_Exercise requirements:_
Report each line of the data that has "disable" somewhere in it.

(Saved data entries)
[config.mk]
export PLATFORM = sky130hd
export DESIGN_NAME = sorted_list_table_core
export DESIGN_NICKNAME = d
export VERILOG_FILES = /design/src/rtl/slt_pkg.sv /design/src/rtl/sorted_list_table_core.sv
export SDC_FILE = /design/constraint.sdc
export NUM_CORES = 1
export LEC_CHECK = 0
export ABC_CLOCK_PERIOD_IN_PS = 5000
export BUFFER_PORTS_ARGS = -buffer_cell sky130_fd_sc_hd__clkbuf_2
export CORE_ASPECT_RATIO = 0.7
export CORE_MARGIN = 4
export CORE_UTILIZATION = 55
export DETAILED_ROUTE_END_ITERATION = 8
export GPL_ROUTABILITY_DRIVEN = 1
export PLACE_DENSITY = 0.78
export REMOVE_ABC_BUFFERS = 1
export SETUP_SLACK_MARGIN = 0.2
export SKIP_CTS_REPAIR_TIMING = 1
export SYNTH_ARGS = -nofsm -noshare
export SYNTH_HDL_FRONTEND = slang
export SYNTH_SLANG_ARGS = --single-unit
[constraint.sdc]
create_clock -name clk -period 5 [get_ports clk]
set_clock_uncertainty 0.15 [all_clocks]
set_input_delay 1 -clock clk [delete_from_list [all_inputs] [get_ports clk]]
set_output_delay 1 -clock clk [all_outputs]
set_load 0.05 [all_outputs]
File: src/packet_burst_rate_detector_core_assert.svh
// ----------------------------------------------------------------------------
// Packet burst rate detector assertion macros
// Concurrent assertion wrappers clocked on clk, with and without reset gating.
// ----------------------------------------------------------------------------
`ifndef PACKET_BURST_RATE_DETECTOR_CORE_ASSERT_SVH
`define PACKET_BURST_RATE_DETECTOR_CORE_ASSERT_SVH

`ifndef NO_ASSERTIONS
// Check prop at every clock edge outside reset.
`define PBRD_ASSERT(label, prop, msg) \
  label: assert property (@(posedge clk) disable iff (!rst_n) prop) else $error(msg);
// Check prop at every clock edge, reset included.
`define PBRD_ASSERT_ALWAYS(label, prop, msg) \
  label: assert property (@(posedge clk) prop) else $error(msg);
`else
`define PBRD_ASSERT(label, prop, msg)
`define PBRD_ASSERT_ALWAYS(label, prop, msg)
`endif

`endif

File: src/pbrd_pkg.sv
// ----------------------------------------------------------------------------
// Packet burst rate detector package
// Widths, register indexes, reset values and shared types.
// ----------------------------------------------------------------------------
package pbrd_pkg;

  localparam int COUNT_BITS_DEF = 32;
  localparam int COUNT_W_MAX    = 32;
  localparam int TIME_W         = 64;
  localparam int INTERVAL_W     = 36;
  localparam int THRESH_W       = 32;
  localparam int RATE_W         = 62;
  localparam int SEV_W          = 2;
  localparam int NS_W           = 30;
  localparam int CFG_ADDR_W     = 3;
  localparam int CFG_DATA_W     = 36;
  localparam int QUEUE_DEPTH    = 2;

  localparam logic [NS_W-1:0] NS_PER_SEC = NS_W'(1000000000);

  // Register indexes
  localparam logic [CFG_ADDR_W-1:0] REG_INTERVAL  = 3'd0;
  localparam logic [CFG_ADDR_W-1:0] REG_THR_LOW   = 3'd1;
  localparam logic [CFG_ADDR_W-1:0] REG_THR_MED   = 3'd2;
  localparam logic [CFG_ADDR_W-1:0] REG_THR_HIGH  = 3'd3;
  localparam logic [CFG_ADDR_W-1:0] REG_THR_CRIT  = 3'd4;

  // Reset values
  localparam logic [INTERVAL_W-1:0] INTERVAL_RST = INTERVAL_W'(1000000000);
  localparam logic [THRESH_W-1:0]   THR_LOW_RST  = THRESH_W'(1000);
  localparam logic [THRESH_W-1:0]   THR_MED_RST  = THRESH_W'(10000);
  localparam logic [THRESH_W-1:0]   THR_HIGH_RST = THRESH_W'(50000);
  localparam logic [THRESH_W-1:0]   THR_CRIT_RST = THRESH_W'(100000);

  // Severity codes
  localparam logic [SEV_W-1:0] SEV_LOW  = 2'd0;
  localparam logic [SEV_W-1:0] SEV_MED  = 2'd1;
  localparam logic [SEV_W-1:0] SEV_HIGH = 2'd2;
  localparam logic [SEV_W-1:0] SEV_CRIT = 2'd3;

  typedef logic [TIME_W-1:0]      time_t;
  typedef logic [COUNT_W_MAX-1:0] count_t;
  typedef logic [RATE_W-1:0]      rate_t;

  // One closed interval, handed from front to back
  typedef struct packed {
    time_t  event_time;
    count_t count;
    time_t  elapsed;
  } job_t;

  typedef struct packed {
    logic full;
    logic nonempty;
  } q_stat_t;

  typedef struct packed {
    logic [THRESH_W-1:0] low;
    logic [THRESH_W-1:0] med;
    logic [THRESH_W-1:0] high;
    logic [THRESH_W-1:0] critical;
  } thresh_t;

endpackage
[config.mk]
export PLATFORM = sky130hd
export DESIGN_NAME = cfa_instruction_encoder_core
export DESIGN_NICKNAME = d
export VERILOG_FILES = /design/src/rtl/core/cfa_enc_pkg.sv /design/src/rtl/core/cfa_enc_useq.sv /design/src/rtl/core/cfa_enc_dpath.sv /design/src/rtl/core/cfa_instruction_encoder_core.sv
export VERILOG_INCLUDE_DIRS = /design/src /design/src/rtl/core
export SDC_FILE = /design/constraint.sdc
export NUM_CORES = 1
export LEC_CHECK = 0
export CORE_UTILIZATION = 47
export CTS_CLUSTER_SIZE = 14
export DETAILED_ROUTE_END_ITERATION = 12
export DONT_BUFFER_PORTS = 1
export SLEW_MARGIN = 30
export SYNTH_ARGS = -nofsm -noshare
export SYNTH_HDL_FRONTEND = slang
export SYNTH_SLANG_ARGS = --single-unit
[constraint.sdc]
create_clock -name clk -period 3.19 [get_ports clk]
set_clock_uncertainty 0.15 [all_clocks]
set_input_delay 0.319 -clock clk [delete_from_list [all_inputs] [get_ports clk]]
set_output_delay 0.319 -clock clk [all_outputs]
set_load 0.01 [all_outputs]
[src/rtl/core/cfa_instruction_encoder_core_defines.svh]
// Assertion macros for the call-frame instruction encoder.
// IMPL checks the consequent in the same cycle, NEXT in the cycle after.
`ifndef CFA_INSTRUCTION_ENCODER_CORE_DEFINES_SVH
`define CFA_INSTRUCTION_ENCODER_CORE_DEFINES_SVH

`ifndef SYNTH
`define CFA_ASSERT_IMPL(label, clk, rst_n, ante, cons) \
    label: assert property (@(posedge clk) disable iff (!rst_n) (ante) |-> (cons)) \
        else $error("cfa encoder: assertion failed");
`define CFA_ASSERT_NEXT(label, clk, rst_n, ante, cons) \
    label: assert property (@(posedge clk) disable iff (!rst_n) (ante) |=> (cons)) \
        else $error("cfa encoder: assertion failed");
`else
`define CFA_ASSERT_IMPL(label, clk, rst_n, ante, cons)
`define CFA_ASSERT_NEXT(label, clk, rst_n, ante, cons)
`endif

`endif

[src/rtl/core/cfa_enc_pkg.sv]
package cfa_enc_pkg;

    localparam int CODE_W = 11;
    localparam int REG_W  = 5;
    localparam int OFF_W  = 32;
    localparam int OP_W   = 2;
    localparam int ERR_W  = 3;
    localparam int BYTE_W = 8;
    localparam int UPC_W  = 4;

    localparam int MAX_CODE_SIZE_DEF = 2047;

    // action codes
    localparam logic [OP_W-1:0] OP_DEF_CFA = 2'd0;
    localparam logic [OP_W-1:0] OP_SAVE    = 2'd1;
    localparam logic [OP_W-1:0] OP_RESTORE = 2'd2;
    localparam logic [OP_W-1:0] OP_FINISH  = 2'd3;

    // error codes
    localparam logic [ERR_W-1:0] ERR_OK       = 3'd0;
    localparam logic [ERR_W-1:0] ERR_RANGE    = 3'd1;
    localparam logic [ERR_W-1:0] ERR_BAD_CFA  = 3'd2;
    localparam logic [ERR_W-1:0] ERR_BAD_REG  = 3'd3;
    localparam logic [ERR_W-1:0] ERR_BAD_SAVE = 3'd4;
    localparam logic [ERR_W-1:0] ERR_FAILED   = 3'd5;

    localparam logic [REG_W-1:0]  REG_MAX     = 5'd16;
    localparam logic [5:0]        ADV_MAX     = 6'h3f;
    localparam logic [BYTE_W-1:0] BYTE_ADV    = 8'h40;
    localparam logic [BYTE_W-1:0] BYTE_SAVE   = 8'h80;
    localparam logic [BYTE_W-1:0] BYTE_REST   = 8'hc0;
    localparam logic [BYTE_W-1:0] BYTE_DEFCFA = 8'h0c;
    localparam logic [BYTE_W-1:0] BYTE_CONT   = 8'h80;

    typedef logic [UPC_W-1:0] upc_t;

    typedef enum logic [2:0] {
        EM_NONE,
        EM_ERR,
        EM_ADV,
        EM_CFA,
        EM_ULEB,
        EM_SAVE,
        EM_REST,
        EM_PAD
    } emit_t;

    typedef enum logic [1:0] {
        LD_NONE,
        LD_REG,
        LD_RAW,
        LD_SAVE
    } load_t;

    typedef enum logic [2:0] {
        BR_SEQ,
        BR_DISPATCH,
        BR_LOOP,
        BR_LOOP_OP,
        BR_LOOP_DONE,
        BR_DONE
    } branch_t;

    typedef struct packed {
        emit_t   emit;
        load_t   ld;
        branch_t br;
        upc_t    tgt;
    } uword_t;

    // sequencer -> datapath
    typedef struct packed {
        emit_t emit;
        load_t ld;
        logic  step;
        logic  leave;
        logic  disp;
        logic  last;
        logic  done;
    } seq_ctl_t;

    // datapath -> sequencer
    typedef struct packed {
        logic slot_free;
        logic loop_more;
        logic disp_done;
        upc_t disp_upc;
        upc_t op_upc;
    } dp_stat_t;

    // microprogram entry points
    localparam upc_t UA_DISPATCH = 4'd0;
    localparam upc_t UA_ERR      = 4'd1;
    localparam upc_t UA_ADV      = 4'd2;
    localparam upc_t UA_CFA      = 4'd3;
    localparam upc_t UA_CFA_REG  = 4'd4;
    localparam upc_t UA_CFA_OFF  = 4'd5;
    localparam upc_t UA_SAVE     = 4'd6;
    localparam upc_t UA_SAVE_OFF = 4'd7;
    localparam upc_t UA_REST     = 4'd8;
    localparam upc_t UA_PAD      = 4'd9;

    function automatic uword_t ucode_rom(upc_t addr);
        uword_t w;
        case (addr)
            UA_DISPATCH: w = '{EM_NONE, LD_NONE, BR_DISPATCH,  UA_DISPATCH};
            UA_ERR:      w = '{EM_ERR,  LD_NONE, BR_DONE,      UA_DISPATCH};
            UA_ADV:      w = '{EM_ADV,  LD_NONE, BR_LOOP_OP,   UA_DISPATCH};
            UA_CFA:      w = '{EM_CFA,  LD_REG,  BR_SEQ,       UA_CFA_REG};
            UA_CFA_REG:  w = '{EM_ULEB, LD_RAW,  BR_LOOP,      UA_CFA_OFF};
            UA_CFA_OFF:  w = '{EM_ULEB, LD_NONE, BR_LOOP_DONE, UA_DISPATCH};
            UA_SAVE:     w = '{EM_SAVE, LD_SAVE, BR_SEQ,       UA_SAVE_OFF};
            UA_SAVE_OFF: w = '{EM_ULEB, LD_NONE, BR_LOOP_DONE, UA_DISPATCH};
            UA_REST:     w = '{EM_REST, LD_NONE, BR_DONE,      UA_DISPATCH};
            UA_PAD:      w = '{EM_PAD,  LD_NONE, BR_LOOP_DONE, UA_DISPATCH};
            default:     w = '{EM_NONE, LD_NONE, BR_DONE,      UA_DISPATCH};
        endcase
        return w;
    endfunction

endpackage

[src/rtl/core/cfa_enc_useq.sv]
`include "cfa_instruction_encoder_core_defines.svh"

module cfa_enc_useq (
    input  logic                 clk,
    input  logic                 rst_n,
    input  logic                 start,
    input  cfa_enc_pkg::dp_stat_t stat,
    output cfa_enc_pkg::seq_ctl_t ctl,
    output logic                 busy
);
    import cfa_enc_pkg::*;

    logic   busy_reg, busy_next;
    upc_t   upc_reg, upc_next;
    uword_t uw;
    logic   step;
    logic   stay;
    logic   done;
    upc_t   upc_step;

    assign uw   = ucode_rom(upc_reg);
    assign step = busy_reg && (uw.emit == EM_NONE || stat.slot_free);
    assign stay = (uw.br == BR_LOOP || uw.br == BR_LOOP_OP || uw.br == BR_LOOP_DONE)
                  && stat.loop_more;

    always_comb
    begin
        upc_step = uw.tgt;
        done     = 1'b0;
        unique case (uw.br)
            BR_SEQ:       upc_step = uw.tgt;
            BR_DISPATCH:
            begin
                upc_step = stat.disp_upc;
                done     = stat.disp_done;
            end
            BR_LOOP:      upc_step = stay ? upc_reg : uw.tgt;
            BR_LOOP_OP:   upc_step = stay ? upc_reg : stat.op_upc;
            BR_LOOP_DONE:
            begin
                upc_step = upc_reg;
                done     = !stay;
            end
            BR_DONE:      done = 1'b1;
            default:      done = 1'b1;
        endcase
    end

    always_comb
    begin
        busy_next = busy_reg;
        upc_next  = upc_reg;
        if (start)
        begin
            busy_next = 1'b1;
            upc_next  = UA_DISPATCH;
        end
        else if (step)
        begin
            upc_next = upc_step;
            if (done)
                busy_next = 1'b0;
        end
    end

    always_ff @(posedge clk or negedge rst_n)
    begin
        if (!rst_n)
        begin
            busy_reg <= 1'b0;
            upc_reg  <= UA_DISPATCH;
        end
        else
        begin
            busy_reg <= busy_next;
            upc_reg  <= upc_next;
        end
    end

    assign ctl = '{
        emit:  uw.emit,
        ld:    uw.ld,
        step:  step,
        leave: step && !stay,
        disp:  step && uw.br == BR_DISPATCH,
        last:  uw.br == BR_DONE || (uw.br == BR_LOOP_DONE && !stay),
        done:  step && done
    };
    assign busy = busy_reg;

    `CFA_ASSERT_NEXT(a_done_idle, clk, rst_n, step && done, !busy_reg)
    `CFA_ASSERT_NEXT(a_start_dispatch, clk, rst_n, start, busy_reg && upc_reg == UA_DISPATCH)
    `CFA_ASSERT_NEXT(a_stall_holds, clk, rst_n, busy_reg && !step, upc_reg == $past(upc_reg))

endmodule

_Result:_
  label: assert property (@(posedge clk) disable iff (!rst_n) prop) else $error(msg);
    label: assert property (@(posedge clk) disable iff (!rst_n) (ante) |-> (cons)) \
    label: assert property (@(posedge clk) disable iff (!rst_n) (ante) |=> (cons)) \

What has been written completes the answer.